-- Task directions --
When you reach the line in the data below that contains "export CTS_BUF_LIST = sky130_fd_sc_hd__clkbuf_2", please start repeating lines exactly, and stop after the line that contains "export PLACE_DENSITY = 0.67", repeating nothing else.

(Stored data entries)
==> config.mk <==
export PLATFORM = sky130hd
export DESIGN_NAME = min_max_dwell_output_unit
export DESIGN_NICKNAME = d
export VERILOG_FILES = /design/src/hdl/mmdo_pkg.sv /design/src/hdl/mmdo_core.sv /design/src/hdl/min_max_dwell_output_unit.sv
export SDC_FILE = /design/constraint.sdc
export NUM_CORES = 1
export LEC_CHECK = 0
export ABC_AREA = 1
export CAP_MARGIN = 20
export CORE_AREA = 2 2 156 158
export CTS_BUF_LIST = sky130_fd_sc_hd__clkbuf_2 sky130_fd_sc_hd__clkbuf_4 sky130_fd_sc_hd__clkbuf_8
export CTS_CLUSTER_DIAMETER = 120
export DETAILED_ROUTE_END_ITERATION = 6
export DIE_AREA = 0 0 158 160
export DONT_BUFFER_PORTS = 1
export PLACE_DENSITY = 0.67
export REMOVE_ABC_BUFFERS = 1
export SYNTH_ARGS = -nofsm -noshare
export SYNTH_HDL_FRONTEND = slang
export SYNTH_SLANG_ARGS = --single-unit
==> constraint.sdc <==
create_clock -name i_clk -period 3.64 [get_ports i_clk]
set_input_delay 0.364 -clock i_clk [delete_from_list [all_inputs] [get_ports i_clk]]
set_output_delay 0.364 -clock i_clk [all_outputs]
set_load 0.01 [all_outputs]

-- Task solution --
export CTS_BUF_LIST = sky130_fd_sc_hd__clkbuf_2 sky130_fd_sc_hd__clkbuf_4 sky130_fd_sc_hd__clkbuf_8
export CTS_CLUSTER_DIAMETER = 120
export DETAILED_ROUTE_END_ITERATION = 6
export DIE_AREA = 0 0 158 160
export DONT_BUFFER_PORTS = 1
export PLACE_DENSITY = 0.67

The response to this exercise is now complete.